- Portuguese: Associação de Escoteiros de Macau
- Chinese: 澳門童軍總會
- Country: Macau, China
- Founded: 12 December 1983
- Membership: ~5,000
- Chief Commissioner: Francisca Vong Kincheng 黃健清
- Affiliation: Asia-Pacific Region of the World Organization of the Scout Movement
- Website http://www.scout.org.mo/

= Scout Association of Macau =

Scouting organization in Macau

The Associação de Escoteiros de Macau (Scout Association of Macau, 澳門童軍總會) is the national Scouting association in Macau, China. It is an Associate Member of the Asia-Pacific Region of the World Organization of the Scout Movement, and became a Full Member of WOSM on 16 August 2017 during the 2017 World Scout Conference.

Scouting in Macau began in 1911 with Chinese and Portuguese Scout troops. Shortly after, Scouts from China and Portugal started their troops in various schools and communities. The Associação de Escoteiros de Macau was founded on 12 December 1983 with 200 members, revitalizing local Scouting after decades of dormancy. Facing the handover of Macau from Portuguese administration to China in December 1999, the future of Scouting in Macau seemed uncertain, but as a Special Administrative Region of the People's Republic of China, Macanese institutions are allowed to continue as before. On 20 December 1999, China resumed administration over Macau. The AEM revised the verses of the Scout Promise and the Cub Scout Promise, which were introduced at the annual Scouts Rally Day in 2000.

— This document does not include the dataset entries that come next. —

[config.mk]
export PLATFORM = sky130hd
export DESIGN_NAME = rvx_exec
export DESIGN_NICKNAME = d
export VERILOG_FILES = /design/src/rtl/core/rvx_pkg.sv /design/src/rtl/core/rvx_exec.sv
export SDC_FILE = /design/constraint.sdc
export NUM_CORES = 1
export LEC_CHECK = 0
export ABC_CLOCK_PERIOD_IN_PS = 6300
export BUFFER_PORTS_ARGS = -buffer_cell sky130_fd_sc_hd__buf_2
export CAP_MARGIN = 25
export CORE_ASPECT_RATIO = 0.8
export CORE_MARGIN = 5
export CORE_UTILIZATION = 55
export DETAILED_ROUTE_END_ITERATION = 10
export PLACE_DENSITY = 0.83
export SLEW_MARGIN = 5
export SYNTH_ARGS = -nofsm -noshare
export SYNTH_HDL_FRONTEND = slang
export SYNTH_SLANG_ARGS = --single-unit
export TNS_END_PERCENT = 5
[constraint.sdc]
create_clock -name vclk -period 6.3
set_input_delay 0 -clock vclk [all_inputs]
set_output_delay 0 -clock vclk [all_outputs]
set_load 0.005 [all_outputs]
[src/rtl/core/rvx_pkg.sv]
// ----------------------------------------------------------------------------
// rvx_pkg
// Shared types and constants of the RV32I subset execute unit.
// ----------------------------------------------------------------------------
package rvx_pkg;

  // Data memory size in 32-bit words and its index width.
  localparam int unsigned DMEM_WORDS = 1024;
  localparam int unsigned DMEM_AW    = $clog2(DMEM_WORDS);

  // Opcodes (bits 6:0) and the exact ebreak encoding.
  localparam logic [6:0] OP_LUI   = 7'h37;
  localparam logic [6:0] OP_AUIPC = 7'h17;
  localparam logic [6:0] OP_LOAD  = 7'h03;
  localparam logic [6:0] OP_STORE = 7'h23;
  localparam logic [6:0] OP_IMM   = 7'h13;
  localparam logic [6:0] OP_JAL   = 7'h6F;
  localparam logic [6:0] OP_JALR  = 7'h67;

  localparam logic [2:0] F3_WORD  = 3'd2;
  localparam logic [2:0] F3_ADDI  = 3'd0;
  localparam logic [2:0] F3_JALR  = 3'd0;

  localparam logic [31:0] INSTR_EBREAK = 32'h0010_0073;

  // Register that holds the exit code.
  localparam logic [4:0] REG_A0 = 5'd10;

  // Configuration register indexes.
  typedef enum logic [0:0] {
    CFG_START_PC  = 1'b0,
    CFG_DATA_BASE = 1'b1
  } cfg_idx_e;

  typedef enum logic [2:0] {
    ST_OK      = 3'd0,
    ST_EBREAK  = 3'd1,
    ST_INVALID = 3'd2,
    ST_BADADDR = 3'd3,
    ST_HALTED  = 3'd4
  } status_e;

  // Outcome of executing one instruction.
  typedef struct packed {
    logic [31:0]        npc;
    status_e            status;
    logic               we;
    logic [4:0]         rd;
    logic [31:0]        val;
    logic [31:0]        exit_code;
    logic               is_load;
    logic               is_store;
    logic               halt;
    logic [DMEM_AW-1:0] mem_idx;
  } exec_res_t;

endpackage

[src/rtl/core/rvx_exec.sv]
// ----------------------------------------------------------------------------
// rvx_exec
// Decode and execute of one instruction: immediates, adds, data address
// check and the next program counter.
// ----------------------------------------------------------------------------
module rvx_exec (
  input  logic               [31:0] instr_i,
  input  logic               [31:0] pc_i,
  input  logic                      halted_i,
  input  logic               [31:0] rs1_val_i,
  input  logic               [31:0] a0_val_i,
  input  logic               [31:0] data_base_i,
  output rvx_pkg::exec_res_t        res_o
);
  import rvx_pkg::*;

  logic [6:0]  opcode;
  logic [2:0]  funct3;
  logic [4:0]  rd;
  logic [31:0] imm_i;
  logic [31:0] imm_s;
  logic [31:0] imm_u;
  logic [31:0] imm_j;
  logic [31:0] pc_plus4;
  logic [31:0] mem_off;
  logic        addr_ok;
  logic        wr;
  logic [31:0] val;
  logic [31:0] jalr_sum;

  assign opcode   = instr_i[6:0];
  assign funct3   = instr_i[14:12];
  assign rd       = instr_i[11:7];
  assign imm_i    = {{20{instr_i[31]}}, instr_i[31:20]};
  assign imm_s    = {{20{instr_i[31]}}, instr_i[31:25], instr_i[11:7]};
  assign imm_u    = {instr_i[31:12], 12'b0};
  assign imm_j    = {{11{instr_i[31]}}, instr_i[31], instr_i[19:12], instr_i[20],
                     instr_i[30:21], 1'b0};
  assign pc_plus4 = pc_i + 32'd4;
  assign jalr_sum = rs1_val_i + imm_i;

  // Offset from the start of data memory, in one three-input add.
  assign mem_off = rs1_val_i + ((opcode == OP_STORE) ? imm_s : imm_i) - data_base_i;
  assign addr_ok = (mem_off[1:0] == 2'b00) && (mem_off[31:2] < 30'(DMEM_WORDS));

  always_comb begin
    res_o           = '0;
    res_o.npc       = pc_plus4;
    res_o.status    = ST_OK;
    res_o.mem_idx   = mem_off[DMEM_AW+1:2];
    wr              = 1'b0;
    val             = '0;
    priority if (halted_i) begin
      res_o.status = ST_HALTED;
      res_o.npc    = pc_i;
    end else if (opcode == OP_LUI) begin
      wr  = 1'b1;
      val = imm_u;
    end else if (opcode == OP_LOAD && funct3 == F3_WORD) begin
      if (addr_ok) begin
        wr            = 1'b1;
        res_o.is_load = 1'b1;
      end else begin
        res_o.status = ST_BADADDR;
      end
    end else if (opcode == OP_STORE && funct3 == F3_WORD) begin
      if (addr_ok) begin
        res_o.is_store = 1'b1;
      end else begin
        res_o.status = ST_BADADDR;
      end
    end else if (opcode == OP_IMM && funct3 == F3_ADDI) begin
      wr  = 1'b1;
      val = rs1_val_i + imm_i;
    end else if (opcode == OP_AUIPC) begin
      wr  = 1'b1;
      val = pc_i + imm_u;
    end else if (opcode == OP_JAL) begin
      wr        = 1'b1;
      val       = pc_plus4;
      res_o.npc = pc_i + imm_j;
    end else if (opcode == OP_JALR && funct3 == F3_JALR) begin
      wr        = 1'b1;
      val       = pc_plus4;
      res_o.npc = {jalr_sum[31:1], 1'b0};
    end else if (instr_i == INSTR_EBREAK) begin
      res_o.status    = ST_EBREAK;
      res_o.exit_code = a0_val_i;
      res_o.halt      = 1'b1;
      res_o.npc       = pc_i;
    end else begin
      res_o.status = ST_INVALID;
      res_o.halt   = 1'b1;
      res_o.npc    = pc_i;
    end

    // A write to x0 is dropped and reported as no write.
    if (wr && rd != 5'd0) begin
      res_o.we  = 1'b1;
      res_o.rd  = rd;
      res_o.val = val;
    end else begin
      res_o.is_load = 1'b0;
    end
  end

endmodule

==> flow_summary.json <==
{
  "cp-end-kind": "primary output",
  "wl_per_cell_um": 21.9,
  "hold_violations": 0,
  "drc": 0,
  "fin_hold_ws_ps": 268,
  "drive_gt1_share_pct": 20.8,
  "grt_pass1_vias": 11900,
  "fin_area_um2": 11700,
  "synth_cells": 1521,
  "max_stage_delay_ps": 800,
  "holdBufCountCts": 0,
  "drt-pass1-iter-count": 6,
  "fin_nets": 2036,
  "setup_violations": 0,
  "outcome": "finished clean",
  "rows": 44,
  "placed_area_um2": 11600,
  "multiInputGateArea_um2": 9310,
  "tightest_slew_ps": 1120,
  "power.leakage_nw": 5.50,
  "p_int_mw": 0.499,
  "synth.top_cell.area_share_pct": 12.9,
  "ctsResizeCount": 0,
  "viasPerCell": 6.69,
  "dpl.hpwl_um": 35000,
  "worst_slack_ps": 377,
  "place.port_buffers": 279,
  "ys_top_cells_by_area": "ha_1, a21oi_1, fa_1, inv_1, xnor2_1",
  "seq_cells": 0,
  "timing.fmax_mhz": 169,
  "period_minus_slack_ps": 5920,
  "dp_slack_ps": 542,
  "num_vias": 13200,
  "fp.coreArea_um2": 18200,
  "yosysUniqueCellTypes": 84,
  "placed_cells": 1962,
  "post_cts_buffers": 0,
  "rsz0062_at_grt": "false",
  "fin_crit_sh_pct": 94.0,
  "initial_utilization_pct": 56.0,
  "crit_fanout": 35,
  "fin_cells": 1971,
  "grt_util_all_layers_pct": 37.2,
  "maxCapViolCount": 0,
  "ant_nets": 0,
  "critical_path_arrival_ps": 5920,
  "critical_path_required_ps": 6300,
  "io_pins": 279,
  "drv_slew": 0,
  "crit_type": "in -> out",
  "synth_area_um2": 10200,
  "min_path_type": "in -> out",
  "clkPwrFrac_pct": 0,
  "dieHeight_um": 132,
  "regArea_um2": 0,
  "grt_first_pass_wirelength_um": 64700,
  "combPwrFrac_pct": 100.0,
  "crit_path_top_delay_cell": "or4_4",
  "p_seq_share_pct": 0,
  "powerDensity_nw_per_um2": 110,
  "startpoint_type": "primary input",
  "path_cells": "buf_2 -> and2_1 -> nand2_1 -> nor3_1 -> nand2_1 -> nor2_1 -> a21oi_1 -> ha_1 -> inv_1 -> ha_1 -> fa_1 -> nor2_1 -> o2111a_1 -> o311ai_0 -> nor3_1 -> o2111ai_1 -> a2111oi_2 -> nand4_1 -> or4_4 -> or4_4 -> a2111oi_2 -> buf_2",
  "synth.yosys.seq_area_share_pct": 0,
  "totalWireLength_um": 43100,
  "die_x_um": 162,
  "fillCellCount": 1743,
  "fp.dieArea_um2": 21300,
  "avgSynthCellArea_um2": 6.69,
  "area_growth_pct": 15.0,
  "grt_max_degree": 57,
  "yosys_warnings": 0,
  "clockBufferCount": 0,
  "irDropWorstVdd_v": 0.0000797,
  "slew_headroom_pct": 25.2,
  "p_switching_mw": 0.788,
  "grt_overflow_total": 0,
  "yosysTopAreaCell": "ha_1",
  "fin_tns_setup_ps": 0,
  "swShare_pct": 61.2,
  "synthesis.nets": 1821,
  "endpoint": "res_o[56]",
  "drt_iter0_drc": 1698,
  "place_congestion": 1.01,
  "crit_path_start": "instr_i[1]",
  "antenna_found_initial": 7
}
==> power by group through the flow <==
stage                     Combinational (mW)  Sequential, mW   Clock (mW)
after floorplan                        0.865               0            0
after global placement                  1.23               0            0
after detailed placement                1.24               0            0
after CTS                               1.25               0            0
after global routing                    1.40               0  0.000000128
final                                   1.29               0  0.000000115
==> through the flow <==
stage,power (mW),utilization (%)
final,1.29,64.4
after global routing,1.40,64.4
after CTS,1.25,64.1
after detailed placement,1.24,64.1
after global placement,1.23,64.1
after floorplan,0.865,-
==> worst max-delay path, delay by kind of cell <==
kind	cells	cell delay, ps
adder cells (fa/ha/maj)	3	1010
AO/OA/AOI/OAI	6	1410
buffers and inverters	3	270
AND/OR/NAND/NOR	10	3190
==> cells in the mapped netlist, types with 25 or more instances <==
library cell  number
a21o_1            39
a21oi_1          162
a221oi_1          33
and2_1            43
and3_1            25
clkbuf_1          68
fa_1              34
ha_1             105
inv_1            141
nand2_1          115
nand3_1           58
nor2_1           108
nor3_1            35
o21ai_0           90
xnor2_1           59
xor2_1            43
==> final cells by class <==
cell class | instances | area share, %
multi-input combinational | 1296 | 79.6
timing repair buffer | 297 | 13.3
inverter | 141 | 4.52
tap | 230 | 2.46
antenna | 7 | 0.150
==> routing by layer <==
metal	GRT usage, %	part of all wire, %	vias up
met1	47.6	37	5960
met4	18.7	6.6	0
met2	58.1	43	964
met5	0	0	-
met3	9.11	13	212
li1	-	-	6045
==> cell families after synthesis <==
kind of cell,synth area share [%]
and+or+nand+nor,23.8
xor gates and xnor gates,8.78
buffers and inverters,8.90
muxes,0.811
AOI/OAI and AO/OA,38.1
adders and majority gates,19.6
==> worst min path at each step <==
stage            startpoint        end  slack (ps)  cells after the start
6_report       a0_val_i[11]  res_o[24]         270                      3
4_1_cts        a0_val_i[23]  res_o[36]         270                      3
3_5_place_dp   a0_val_i[23]  res_o[36]         270                      3
2_1_floorplan      halted_i  res_o[85]          80                      1
5_1_grt        a0_val_i[17]  res_o[30]         280                      3
3_3_place_gp   a0_val_i[23]  res_o[36]         270                      3
==> layout by cell type, fill, tap and decap left out, drive strengths merged, types with 5 or more instances in the layout <==
| cell | netlist | routed |
|---|---|---|
| o22a | 10 | 10 |
| xnor2 | 59 | 59 |
| o22ai | 19 | 19 |
| fa | 34 | 34 |
| ha | 105 | 105 |
| and2 | 44 | 44 |
| nand4 | 18 | 18 |
| xor2 | 43 | 43 |
| nand3 | 58 | 58 |
| a211oi | 47 | 47 |
| nor3b | 7 | 7 |
| nor2 | 108 | 108 |
| o211ai | 16 | 16 |
| or2 | 10 | 10 |
| a21o | 39 | 39 |
| a22oi | 10 | 10 |
| a31oi | 18 | 18 |
| a21oi | 165 | 165 |
| a2111oi | 9 | 9 |
| nand2b | 18 | 18 |
| a221oi | 37 | 37 |
| o2111ai | 6 | 6 |
| o21ai | 94 | 94 |
| inv | 141 | 141 |
| or3 | 10 | 10 |
| nor2b | 9 | 9 |
| nor3 | 36 | 36 |
| nor4 | 11 | 11 |
| buf | 16 | 297 |
| and3 | 25 | 25 |
| nand2 | 115 | 115 |
| o21a | 20 | 20 |
| o31ai | 11 | 11 |
| mux2i | 6 | 6 |
| o21bai | 11 | 11 |
| diode | 0 | 7 |
| or4 | 5 | 5 |
| o221ai | 8 | 8 |
Power figures use the tool's default switching activity.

Macau Scouts visibly render services in charity and community activities including the Charity Walk for Millions, the Green Day, the 2005 East Asian Games, the 2007 Asian Indoor Games, as well as guiding voters in Macanese elections. In recognition, AEM was awarded the Outstanding Youth Organization Award in 1998 and the Medal of Philanthropic Merit in 2001. Macau has participated in numerous international events throughout Asia as well as Europe.

The Grupo Escuteiro Lusófono de Macau (Lusophone Scout Group of Macau) participates in the activities of the Comunidade do Escutismo Lusófono.

Catholic members participate in International Catholic Conference of Scouting activities.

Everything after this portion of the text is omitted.